“Electricity-water collisions” is a term that’s reportedly been around a couple years, but it hasn’t had much attention. Summer 2012 may change that. According to a post by a Union of Concerned Scientist’s senior climate and energy analyst, Erika Spanger-Siegfried, “Our electricity system, it turns out, wasn’t built for summers like 2012, and it showed.”
Summer 2012 proved, or at least strengthened, the dual argument that global warming is real, and continued operation of air conditioners in an effort to pretend otherwise is not a divinely declared certainty.
In mid-August, a few days after a nuclear power unit in Connecticut was shut down because Long Island Sound had become too warm to cool the plant and not kill every creature in that part of the ocean, Spanger-Siegfried said she was processing data about the national electricity-water collision. From Connecticut to Georgia, and across the nation to Nevada, warm water and low river flows had caused at least partial shutdowns at nuclear and coal-fired electricity generating plants.
Last week, she published the results in a blog, including among the additional information partial shutdown of the Vermont Yankee nuclear plant, making it the first New England nuclear electricity generator forced to cut it’s power – by nearly 20 percent – for a week, by too-warm and too-little water in the Connecticut River. (Read the complete blog at The Equation.)
“So where do we go from here?” Spanger-Siegfried asks, then answers, “Straight toward water-smart energy choices. And chief among those: low- and no-water energy choices that are also (given the climate connection) low-carbon.”
The findings make ever more clear the need for switching from fossil fuel to something a little not only cleaner but, considering the apparent warming of our climate, more reliable.

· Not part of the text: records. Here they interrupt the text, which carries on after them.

==> src/rtl/dmc_pkg.sv <==
// Package for the direct-mapped cache hit counter.
// Holds shared constants, register codes, state codes and control structs.
// No dependencies.
`default_nettype none

package dmc_pkg;

    localparam int MAX_SETS_DEF  = 512;
    localparam int ADDR_BITS_DEF = 32;

    localparam int APB_ADDR_W    = 3;
    localparam int APB_DATA_W    = 32;
    localparam int BLOCK_BYTES_W = 17;
    localparam int SET_COUNT_W   = 10;

    localparam logic [BLOCK_BYTES_W-1:0] BLOCK_BYTES_RST = 17'd16;
    localparam logic [SET_COUNT_W-1:0]   SET_COUNT_RST   = 10'd512;

    typedef enum logic {
        REG_BLOCK_BYTES = 1'b0,
        REG_SET_COUNT   = 1'b1
    } dmc_reg_t;

    typedef struct packed {
        logic [BLOCK_BYTES_W-1:0] block_bytes;
        logic [SET_COUNT_W-1:0]   set_count;
    } dmc_cfg_t;

    typedef struct packed {
        logic clear;
        logic fill;
    } dmc_store_ctrl_t;

    typedef enum logic [3:0] {
        ST_CLEAR = 4'b0001,
        ST_IDLE  = 4'b0010,
        ST_DIV   = 4'b0100,
        ST_CMP   = 4'b1000
    } dmc_state_t;

endpackage

`default_nettype wire

==> src/rtl/dmc_cfg.sv <==
// Configuration registers of the cache hit counter behind an APB-style port.
// Depends on dmc_pkg for register codes, widths and reset values.
`default_nettype none

module dmc_cfg
(
    input  wire logic                              clk,
    input  wire logic                              rst_n,
    input  wire logic                              psel,
    input  wire logic                              penable,
    input  wire logic                              pwrite,
    input  wire logic [dmc_pkg::APB_ADDR_W-1:0]    paddr,
    input  wire logic [dmc_pkg::APB_DATA_W-1:0]    pwdata,
    output logic      [dmc_pkg::APB_DATA_W-1:0]    prdata,
    output dmc_pkg::dmc_cfg_t                      cfg
);

    logic [dmc_pkg::BLOCK_BYTES_W-1:0] block_bytes_reg;
    logic [dmc_pkg::BLOCK_BYTES_W-1:0] block_bytes_next;
    logic [dmc_pkg::SET_COUNT_W-1:0]   set_count_reg;
    logic [dmc_pkg::SET_COUNT_W-1:0]   set_count_next;
    logic                              wr_en;
    dmc_pkg::dmc_reg_t                 reg_sel;

    assign wr_en   = psel && penable && pwrite;
    assign reg_sel = dmc_pkg::dmc_reg_t'(paddr[2]);

    always_comb
    begin
        block_bytes_next = block_bytes_reg;
        set_count_next   = set_count_reg;
        prdata           = '0;
        unique case (reg_sel)
            dmc_pkg::REG_BLOCK_BYTES:
            begin
                prdata = {{(dmc_pkg::APB_DATA_W-dmc_pkg::BLOCK_BYTES_W){1'b0}}, block_bytes_reg};
                if (wr_en)
                begin
                    block_bytes_next = pwdata[dmc_pkg::BLOCK_BYTES_W-1:0];
                end
            end
            dmc_pkg::REG_SET_COUNT:
            begin
                prdata = {{(dmc_pkg::APB_DATA_W-dmc_pkg::SET_COUNT_W){1'b0}}, set_count_reg};
                if (wr_en)
                begin
                    set_count_next = pwdata[dmc_pkg::SET_COUNT_W-1:0];
                end
            end
        endcase
    end

    always_ff @(posedge clk or negedge rst_n)
    begin
        if (!rst_n)
        begin
            block_bytes_reg <= dmc_pkg::BLOCK_BYTES_RST;
            set_count_reg   <= dmc_pkg::SET_COUNT_RST;
        end
        else
        begin
            block_bytes_reg <= block_bytes_next;
            set_count_reg   <= set_count_next;
        end
    end

    assign cfg.block_bytes = block_bytes_reg;
    assign cfg.set_count   = set_count_reg;

endmodule

`default_nettype wire

==> config.mk <==
export PLATFORM = sky130hd
export DESIGN_NAME = dmc_cfg
export DESIGN_NICKNAME = d
export VERILOG_FILES = /design/src/rtl/dmc_pkg.sv /design/src/rtl/dmc_cfg.sv
export SDC_FILE = /design/constraint.sdc
export NUM_CORES = 1
export LEC_CHECK = 0
export BUFFER_PORTS_ARGS = -buffer_cell sky130_fd_sc_hd__buf_2
export CAP_MARGIN = 0
export CORE_MARGIN = 3
export CORE_UTILIZATION = 40
export DETAILED_ROUTE_END_ITERATION = 8
export HOLD_SLACK_MARGIN = 0.05
export PLACE_DENSITY = 0.85
export SLEW_MARGIN = 40
export SYNTH_ARGS = -nofsm -noshare
export SYNTH_HDL_FRONTEND = slang
export SYNTH_SLANG_ARGS = --single-unit
==> constraint.sdc <==
create_clock -name clk -period 1.29 [get_ports clk]
set_input_delay 0.258 -clock clk [delete_from_list [all_inputs] [get_ports clk]]
set_output_delay 0.258 -clock clk [all_outputs]
set_load 0.1 [all_outputs]
## Word-level counts from Yosys, hierarchy flattened

Cells that the tools add are included.
Widths: inputs -> output; s select.

- Output and inout port bits: 59
- Memory bits (writable): 0
- Bits in latches: 0
- ROM bits: 0
- Memories: 0
- Register bits: 27

- Magnitude comparators: 0
- Bitwise logic cells: 1
- $mul: 0
- Reductions and logical operators: 4
- Mux-type cells: 1
- Eq/ne operators: 0
- Div/mod/pow operators: 0
- Shifts and indexed selects: 0
- Add/sub/neg operators: 0

Operators with widths:

| operator | count |
|---|---|
| $pmux 32 s2 | 1 |
| $reduce_and 2->1 | 2 |
| $logic_and 1x1->1 | 2 |
| $not 1->1 | 1 |

## Longest topological paths before layout

- Depth in word-level cells: 3
- Gate-level depth with buffers: 4
- Gate-level depth less buffers: 2

## Least setup slack after synthesis

Ideal clock, no wire load.

- Kind: register to output
- Start: register block_bytes_reg[10] in the netlist's numbering
- End: output port prdata[10] in the netlist's numbering
- Arrival: 2.358 ns
- Slack: -1.326 ns
- Buffers on the path: 0
- Stages on the path, launching flop included: 2
- Cell sequence: dfrtp_1 > nor2b_1

- Cells in the longest elaborated chain, start to end: 1

Ends and longest elaborated chain:

| item | line | source |
|---|---|---|
| start, declared | dmc_cfg.sv:18 | `logic [dmc_pkg::BLOCK_BYTES_W-1:0] block_bytes_reg;` |
| start signal, assigned | dmc_cfg.sv:57 | `block_bytes_reg <= dmc_pkg::BLOCK_BYTES_RST;` |
| start signal, assigned | dmc_cfg.sv:62 | `block_bytes_reg <= block_bytes_next;` |
| $pmux 32 s2 | dmc_cfg.sv:33 | `unique case (reg_sel)` |
| end, declared | dmc_cfg.sv:14 | `output logic [dmc_pkg::APB_DATA_W-1:0] prdata,` |

No other way between the ends. The select of a mux whose other input is x is not followed.

## Final worst setup path

- Start: register set_count_reg[9] in the netlist's numbering
- End: output port prdata[9] in the netlist's numbering

- Cells in the longest elaborated chain, start to end: 1

Ends and longest elaborated chain:

| item | line | source |
|---|---|---|
| start, declared | dmc_cfg.sv:20 | `logic [dmc_pkg::SET_COUNT_W-1:0] set_count_reg;` |
| start signal, assigned | dmc_cfg.sv:58 | `set_count_reg <= dmc_pkg::SET_COUNT_RST;` |
| start signal, assigned | dmc_cfg.sv:63 | `set_count_reg <= set_count_next;` |
| $pmux 32 s2 | dmc_cfg.sv:33 |  |

No other way between the ends. The select of a mux whose other input is x is not followed.

==> results.cfg <==
[finish]
syn_to_final_growth_pct = 112
fill_cells = 107
final_nets = 231
utilization_pct = 91.2
largest_reg_flops = 17
final_cell_area_um2 = 2880
drive_above_1_share_pct = 91.6
fin_cells = 234
multiInputGateArea_um2 = 681
antenna_cells = 0
ff_latch_area_um2 = 774

[detailed_routing]
drt_wl_total_mm = 5.07
wire_per_inst_um = 21.7
drt_first_pass_iters = 4
route.detailed.drc = 0
dr.first_iter.drc_count = 29
vias = 1128
antenna_left = 0
viasPerCell = 4.82

[floorplanning]
num_io_pins = 99
die_x_um = 64.2
core_area_um2 = 3150
core.rowCount = 20
die_area_um2 = 4130
start_util_pct = 43.0
die_h_um = 64.2

[synthesis]
ys_warn_count = 0
syn_avg_cell_area_um2 = 14.7
syn_inst = 92
synth_area_um2 = 1360
synth-seq-area-share_pct = 50.0
synth_cell_types = 11
synth_seq_cells = 27

[placed_design]
dp_hpwl_mm = 2.90
dp.cells = 205
portBuffers = 66
place_area_um2 = 2590
place_ws_ns = -0.165
gp_congestion = 0.745

[clocking]
cts_tree = done
clock_sinks = 27
clk_path_buf_depth = 2
numCtsBuffers = 3
insertion_delay_ns = 0.37
h-tree-depth = 1
clkTransAtPathRegs_ns = 0.17
cts-root-buf = clkbuf_4

[sta]
tightest_slew_ns = 0.623
relSlewSlack_pct = 58.5
finClkSkew_ns = 0
period_needed_ns = 1.63
hold_viol_final = 0
rsz0062_at_grt = true
finalCritPeriodShare_pct = 127
slew_violations = 0
max_freq_mhz = 613
fin_ws_ns = -0.342
final-setup-viol-count = 43

[setup_path]
crit_type = reg2out
startpoint_type = flip-flop
regToRegStartpoint = set_count_reg[0]
cp.required_ns = 1.03
worstRegToRegCells = 3
timing.rr.end = set_count_reg[0]
end_kind = primary output
r2r_setup_slack_ns = 0.17
cp_top_family = flip-flops
critPathMaxStageDelay_ns = 0.66
critPathBufInv = 1
worst-path-max-fanout = 3
crit_chain = mux2_4 > buf_12
arrival_ns = 1.37
cpMaxStageDelayCell = dfstp_4

[worst_hold_path]
min_from = pwdata[16]
hold_path_depth = 2
hold_class = in2reg
whs_endpoint = block_bytes_reg[16]

[power_and_ir_drop]
power_density_nw_per_um2 = 2280
power.total_mw = 6.56
p_leak_nw = 1.36
peakVddDrop_v = 0.00161

[job]
maxCapViolCount = 0

[outcome]
status = complete, but fails checks
failed_checks = setup timing

[grt]
antenna_found_initial = 0
grt_pass1_vias = 1260
grt_max_degree = 28
gr-total-overflow = 0
grtUsageTotal_pct = 24.5
grt_pass1_wl_mm = 7.33
-- through the flow --
stage	setup TNS (ns)	hold slack (ns)
2_1_floorplan	-1.62	-0.0376
3_3_place_gp	-1.36	0.281
3_5_place_dp	-1.97	0.305
4_1_cts	-6.33	0.134
5_1_grt	-8.94	0.0905
6_report	-7.53	0.108
-- synthesized netlist by cell type --
master	n	share of area (%)
mux2_2	27	22
dfrtp_1	25	46
buf_4	15	8.3
mux2_4	10	11
nor2b_1	7	3.2
buf_6	2	1.7
dfstp_2	2	3.9
buf_2	1	0.37
conb_1	1	0.28
nand4_2	1	0.92
nand4b_4	1	1.8
-- area by class of cell --
cell class / instances / share of cell area (%)
clock buffers: 3 / 0.783
clock inverters: 1 / 0.261
multi-input cells: 61 / 23.7
flip-flops and latches: 27 / 26.9
well taps: 44 / 1.91
repair buffers: 98 / 46.4
-- kinds of logic after synthesis --
| logic type | after synthesis | synth area share, % |
|---|---|---|
| buffers and inverters | 18 | 10.3 |
| flip-flops | 27 | 50.0 |
| other | 1 | 0.276 |
| AND/OR/NAND/NOR | 9 | 5.90 |
| multiplexers | 37 | 33.5 |
-- per-layer routing --
metal  track usage, %  wire length, µm
met4             8.18              158
met2             44.5             2680
met3             8.61              415
met1             26.2             1820
met5                0                0
-- cells in the final DEF, fill, tap and decap left out --
cell type,instances
dlygate4sd3_1,1
nand4b_4,1
mux2_4,20
buf_2,22
nand4_2,1
clkbuf_4,3
buf_12,47
mux2_2,17
buf_6,17
nor2b_4,7
conb_1,15
dfrtp_4,23
buf_4,11
dfstp_4,2
dfrtp_2,2
clkinvlp_4,1
-- worst max path at each step --
stage                         from          endpoint  slack, ns  cells after the start
2_1_floorplan  block_bytes_reg[10]        prdata[10]      -0.16                      1
3_3_place_gp              paddr[2]  set_count_reg[4]      -0.12                      4
3_5_place_dp              paddr[2]  set_count_reg[7]      -0.16                      4
4_1_cts           set_count_reg[9]         prdata[9]      -0.33                      2
5_1_grt           set_count_reg[9]         prdata[9]      -0.38                      2
6_report          set_count_reg[9]         prdata[9]      -0.34                      2
-- where the power goes --
part           leakage (nW)  internal, mW  total (mW)  switching, mW
Sequential            0.296          1.16        1.35          0.197
Clock                0.0139         0.120       0.423          0.303
Combinational          1.05          1.80        4.78           2.98
-- repair_timing --
| action | CTS | global route |
|---|---|---|
| setup endpoints to repair | 42 | 44 |
| cloned | 0 | 0 |
| setup buffers | 19 | 18 |
| hold endpoints to repair | 25 | 0 |
| resized for setup | 17 | 13 |
| pin swaps | 0 | 0 |
| hold buffers | 1 | 0 |
Power figures use the tool's default switching activity.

When bodies decay above ground, they release their carbon in relatively small amounts; the farther we stand from them, the less we detect their malodorous emanations. But when we dredge them up from below ground and burn them, we release large amounts of them into the atmosphere, where, comprising mostly carbon dioxide, they creates a blanket around the planet. It is what we have been doing for more than a century with coal, and it’s what we’re doing now, albeit with seemingly less offensiveness, with natural gas.
Like a down comforter in which one wraps herself on a cold winter night, the planet’s blanket makes people warm, causes weathermen to proclaim nice days for picnicking, and shuts down the electricity that keeps our air conditioners and computers running.
Nuclear energy is even worse, according to many scientists and politicians. Once thought to be the cleanest, most efficient fuel possible, it has been revealed to be as dangerous, potentially more dangerous, than fossil fuels. When we burn coal, we pile up toxic ash that pollutes our waterways – but at least there’s a chance that within the span of a few human generations, if we stop adding to the ash pile, maybe it will become sufficiently diluted that it stops killing people.
Plutonium – the waste from nuclear power plants we often hear connected to terrorists and suitcase bombs, is more dangerous in its persistency. More than 24,000 years from when it is deposited wherever we decide to put it, it will still be half as potent as when it was removed from the reactor. If the containers in which we decide to store it start leaking, 800 human generations from now, it will be small comfort to those people affected that they will only be half as dead.
For the time being, we are storing nuclear waste at the plants where it is created – a fact which has nuclear energy opponents, a large number of scientists, and even some judges – concerned. The U.S. Department of Energy was considering digging a hole in a Nevada mountain, but that idea received so much bad publicity that DOE ceased consideration of the mountain, and Congress pulled funding for even researching other depositories.
So if nuclear is bad, and coal only less so, and natural gas somewhere between on the human risk scale, what can we do?
Near term, we can invest in wind and solar. Both are capable of generating electricity for many towns and smaller cities, and neither befouls the air with the effluent common to burning stuff.
But wind and solar cannot, at least so far, completely replace coal and nuclear as fuel for electricity generation. In the longer view, we must convince investors to put their profit-hopes in wind, solar and technologies of which we have not yet dreamed, with tax-funded subsidies, if necessary. Research into, and potential profits and jobs from, future technologies seems a far better use of our money than the billions we currently put into matured technologies that are, with increasing alacrity, killing us with such curses as increased cancer rates, breathing difficulties – and, dying fisheries.